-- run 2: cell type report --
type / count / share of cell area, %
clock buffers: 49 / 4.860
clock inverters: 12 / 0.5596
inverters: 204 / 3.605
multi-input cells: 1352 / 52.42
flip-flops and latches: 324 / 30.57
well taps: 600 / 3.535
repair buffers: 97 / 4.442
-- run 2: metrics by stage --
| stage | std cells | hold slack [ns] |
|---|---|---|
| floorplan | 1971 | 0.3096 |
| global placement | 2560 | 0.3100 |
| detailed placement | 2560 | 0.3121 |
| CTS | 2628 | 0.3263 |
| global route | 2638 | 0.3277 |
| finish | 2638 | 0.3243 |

################

Problem details. Output the records above exactly as written.

Response area.
-- run 2: cell type report --
type / count / share of cell area, %
clock buffers: 49 / 4.860
clock inverters: 12 / 0.5596
inverters: 204 / 3.605
multi-input cells: 1352 / 52.42
flip-flops and latches: 324 / 30.57
well taps: 600 / 3.535
repair buffers: 97 / 4.442
-- run 2: metrics by stage --
| stage | std cells | hold slack [ns] |
|---|---|---|
| floorplan | 1971 | 0.3096 |
| global placement | 2560 | 0.3100 |
| detailed placement | 2560 | 0.3121 |
| CTS | 2628 | 0.3263 |
| global route | 2638 | 0.3277 |
| finish | 2638 | 0.3243 |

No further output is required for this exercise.